The American Museum of Tort Law is a museum developed by Ralph Nader, located in his hometown of Winsted, Connecticut. The museum focuses on topics of civil justice and "aspects of the legal system that handle wrongful actions that result in injury". The museum opened to the public in September 2015. It is the first law museum in the United States.

== Exhibits ==

The museum offers displays regarding the evolution of tort law, precedent setting cases, and cases that made a difference.
Eisterhold Associates designed the museum's exhibits. That firm also lent its efforts to a number of museums across the nation, including the National Civil Rights Museum in Memphis, Tennessee, and the Jurassic Park Discovery Center at Universal's Islands of Adventure in Orlando, Florida. The main exhibit at the museum is a cherry red 1963 Chevrolet Corvair. Other exhibits which display information about historic personal injury cases which set precedents for tort law are on display as well.

== History ==

Originally announced in 1998, at an expected cost of $5 million or $10 million, Nader sought a way to turn abstract legal cases, on which he has spent significant time working, into interesting displays for the public.
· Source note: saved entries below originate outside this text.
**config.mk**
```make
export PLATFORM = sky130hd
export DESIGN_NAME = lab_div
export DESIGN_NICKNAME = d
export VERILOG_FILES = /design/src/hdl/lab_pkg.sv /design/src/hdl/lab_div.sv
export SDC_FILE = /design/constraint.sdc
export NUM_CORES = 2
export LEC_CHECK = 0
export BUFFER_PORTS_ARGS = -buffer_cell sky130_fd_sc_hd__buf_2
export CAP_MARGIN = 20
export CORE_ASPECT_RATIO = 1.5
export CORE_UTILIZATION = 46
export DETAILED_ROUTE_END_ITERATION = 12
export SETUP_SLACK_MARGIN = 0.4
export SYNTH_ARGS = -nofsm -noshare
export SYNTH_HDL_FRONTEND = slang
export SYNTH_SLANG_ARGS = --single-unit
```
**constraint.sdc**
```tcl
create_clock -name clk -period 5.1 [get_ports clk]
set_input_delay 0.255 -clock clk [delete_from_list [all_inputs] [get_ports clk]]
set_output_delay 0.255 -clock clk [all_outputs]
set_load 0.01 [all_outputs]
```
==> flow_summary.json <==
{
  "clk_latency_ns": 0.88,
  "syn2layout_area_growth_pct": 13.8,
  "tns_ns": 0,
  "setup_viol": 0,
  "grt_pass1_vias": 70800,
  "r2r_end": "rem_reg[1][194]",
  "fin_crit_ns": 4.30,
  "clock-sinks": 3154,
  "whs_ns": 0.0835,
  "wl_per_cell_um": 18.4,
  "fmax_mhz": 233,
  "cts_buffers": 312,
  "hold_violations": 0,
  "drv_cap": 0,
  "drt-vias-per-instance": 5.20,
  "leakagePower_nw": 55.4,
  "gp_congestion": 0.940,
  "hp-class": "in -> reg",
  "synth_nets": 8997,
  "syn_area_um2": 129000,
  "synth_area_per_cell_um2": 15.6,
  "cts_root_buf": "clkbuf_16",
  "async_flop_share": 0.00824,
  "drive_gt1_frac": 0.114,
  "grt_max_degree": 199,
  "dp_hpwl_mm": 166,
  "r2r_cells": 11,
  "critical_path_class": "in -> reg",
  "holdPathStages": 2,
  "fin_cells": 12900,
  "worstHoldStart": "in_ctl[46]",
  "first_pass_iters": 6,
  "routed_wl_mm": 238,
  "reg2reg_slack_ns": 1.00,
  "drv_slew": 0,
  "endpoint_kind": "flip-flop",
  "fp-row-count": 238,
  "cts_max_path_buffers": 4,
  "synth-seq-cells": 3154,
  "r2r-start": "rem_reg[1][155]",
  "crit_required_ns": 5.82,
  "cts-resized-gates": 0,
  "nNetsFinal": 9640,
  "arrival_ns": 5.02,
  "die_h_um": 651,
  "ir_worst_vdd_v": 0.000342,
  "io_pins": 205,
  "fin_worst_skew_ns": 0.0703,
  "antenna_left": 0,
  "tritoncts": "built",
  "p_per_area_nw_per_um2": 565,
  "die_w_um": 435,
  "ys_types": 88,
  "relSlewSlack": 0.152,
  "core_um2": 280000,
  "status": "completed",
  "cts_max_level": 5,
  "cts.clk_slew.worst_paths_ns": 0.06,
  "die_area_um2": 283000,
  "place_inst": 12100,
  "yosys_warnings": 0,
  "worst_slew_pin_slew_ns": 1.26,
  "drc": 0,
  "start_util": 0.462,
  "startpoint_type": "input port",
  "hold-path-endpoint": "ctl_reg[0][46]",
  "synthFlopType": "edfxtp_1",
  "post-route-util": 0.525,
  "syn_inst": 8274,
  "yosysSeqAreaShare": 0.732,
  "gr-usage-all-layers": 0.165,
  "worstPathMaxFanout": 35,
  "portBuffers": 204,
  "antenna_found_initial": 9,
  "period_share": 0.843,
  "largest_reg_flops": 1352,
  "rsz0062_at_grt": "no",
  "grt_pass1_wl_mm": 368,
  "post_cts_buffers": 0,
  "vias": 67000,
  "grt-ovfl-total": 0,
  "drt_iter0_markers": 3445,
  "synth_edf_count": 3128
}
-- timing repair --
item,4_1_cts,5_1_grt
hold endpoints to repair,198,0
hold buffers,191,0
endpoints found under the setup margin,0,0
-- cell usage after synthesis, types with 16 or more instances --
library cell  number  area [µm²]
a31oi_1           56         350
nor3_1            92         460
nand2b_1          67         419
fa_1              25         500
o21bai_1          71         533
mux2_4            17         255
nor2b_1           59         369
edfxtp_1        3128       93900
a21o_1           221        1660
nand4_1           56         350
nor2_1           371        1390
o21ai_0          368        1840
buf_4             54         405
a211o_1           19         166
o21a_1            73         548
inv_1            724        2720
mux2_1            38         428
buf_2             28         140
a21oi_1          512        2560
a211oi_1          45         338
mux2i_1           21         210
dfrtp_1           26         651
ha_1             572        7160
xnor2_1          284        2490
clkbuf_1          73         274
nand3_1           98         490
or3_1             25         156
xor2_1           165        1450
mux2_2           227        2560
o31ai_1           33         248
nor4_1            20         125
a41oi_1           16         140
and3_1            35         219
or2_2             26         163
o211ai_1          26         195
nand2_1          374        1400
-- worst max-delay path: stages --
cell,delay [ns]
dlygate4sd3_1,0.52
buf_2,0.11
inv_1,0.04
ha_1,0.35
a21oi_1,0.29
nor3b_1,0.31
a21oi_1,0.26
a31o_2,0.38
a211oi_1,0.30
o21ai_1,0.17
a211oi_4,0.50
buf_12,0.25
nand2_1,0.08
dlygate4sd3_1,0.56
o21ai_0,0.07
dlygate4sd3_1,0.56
===== src/hdl/ehm_pkg.sv =====
// ----------------------------------------------------------------------------
// Endstop hit monitor package
// Switch and axis bit positions, register indexes and the structs shared by
// the evaluation logic and the top level.
// ----------------------------------------------------------------------------
package ehm_pkg;

	localparam int SWITCH_COUNT = 14;
	localparam int AXIS_COUNT   = 4;
	localparam int HIT_BITS     = 7;
	localparam int ZCNT_W       = 3;
	localparam int CFG_IDX_W    = 2;
	localparam int MAX_Z        = 4;

	// switch bit positions
	localparam int SW_XMIN  = 0;
	localparam int SW_YMIN  = 1;
	localparam int SW_ZMIN  = 2;
	localparam int SW_PROBE = 3;
	localparam int SW_XMAX  = 4;
	localparam int SW_YMAX  = 5;
	localparam int SW_ZMAX  = 6;
	localparam int SW_Z2MIN = 7;
	localparam int SW_Z2MAX = 8;
	localparam int SW_EMIN  = 13;

	// axis bit positions
	localparam int AX_X = 0;
	localparam int AX_Y = 1;
	localparam int AX_Z = 2;
	localparam int AX_E = 3;

	// configuration register indexes
	localparam logic [CFG_IDX_W-1:0] REG_INVERT_MASK    = 2'd0;
	localparam logic [CFG_IDX_W-1:0] REG_PRESENT_MASK   = 2'd1;
	localparam logic [CFG_IDX_W-1:0] REG_Z_SWITCH_COUNT = 2'd2;
	localparam logic [CFG_IDX_W-1:0] REG_PROBE_ON_ZMIN  = 2'd3;

	// item actions
	localparam logic ACT_SAMPLE = 1'b0;
	localparam logic ACT_CLEAR  = 1'b1;

	typedef logic [SWITCH_COUNT-1:0] sw_vec_t;
	typedef logic [AXIS_COUNT-1:0]   ax_vec_t;

	typedef struct packed {
		logic    action;
		sw_vec_t pin_levels;
		ax_vec_t moving_axes;
		ax_vec_t negative_dirs;
		logic    homing;
		logic    probe_enabled;
		logic    target_probe_move;
	} item_t;

	typedef struct packed {
		sw_vec_t           invert_mask;
		sw_vec_t           present_mask;
		logic [ZCNT_W-1:0] z_switch_count;
		logic              probe_on_zmin;
	} cfg_t;

	typedef struct packed {
		sw_vec_t             sample_now;
		sw_vec_t             sample_prev;
		logic [HIT_BITS-1:0] hit_latch;
	} state_t;

	typedef struct packed {
		logic [HIT_BITS-1:0] hit_record;
		ax_vec_t             stop_axes;
		logic                kill_move;
		logic                probe_target_hit;
		sw_vec_t             confirmed_switches;
	} result_t;

endpackage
The museum planned to include exhibitions on some famous cases including McDonald's' scalding coffee, flammable pajamas, asbestos, breast implants, medical malpractice, the pollution of Love Canal, and a Ford Pinto with the exploding gas tank. Nader later removed plans to include the Pinto and instead settled for documentation of the Grimshaw v. Ford Motor Company lawsuit. Apart from the Corvair and the Ford lawsuit, exhibits about dangerous toys, toxic tobacco, and McDonald's scalding coffee cups were on display when the museum opened as well.

The museum's concept faced criticism from a number of sources, including questions on whether it would attract an audience outside of legal scholars and whether it would be anything more than Nader's tribute to himself. It was anticipated that the museum would open in late 2006 following eight years of planning and at a cost of more than $4 million.
By 2006, Nader had raised more than half the funds necessary, despite some funders leaving the project, and the plans to use a former factory on Winsted's Main Street had been approved by the town.

In 2013, Ralph Nader purchased the former Winsted Savings Bank building at 654 Main Street. This 6500 ft2 building was approved by the Winsted Zoning Commission as the new site for the proposed museum. Building renovation and interior construction began in July 2014 and was completed in July 2015.

In June 2015, the museum hired Richard Newman as its first head. Newman is the co-author of the standard treatise on Connecticut Law of Torts and served as president of the Connecticut Trial Lawyers Association from 2004 to 2005.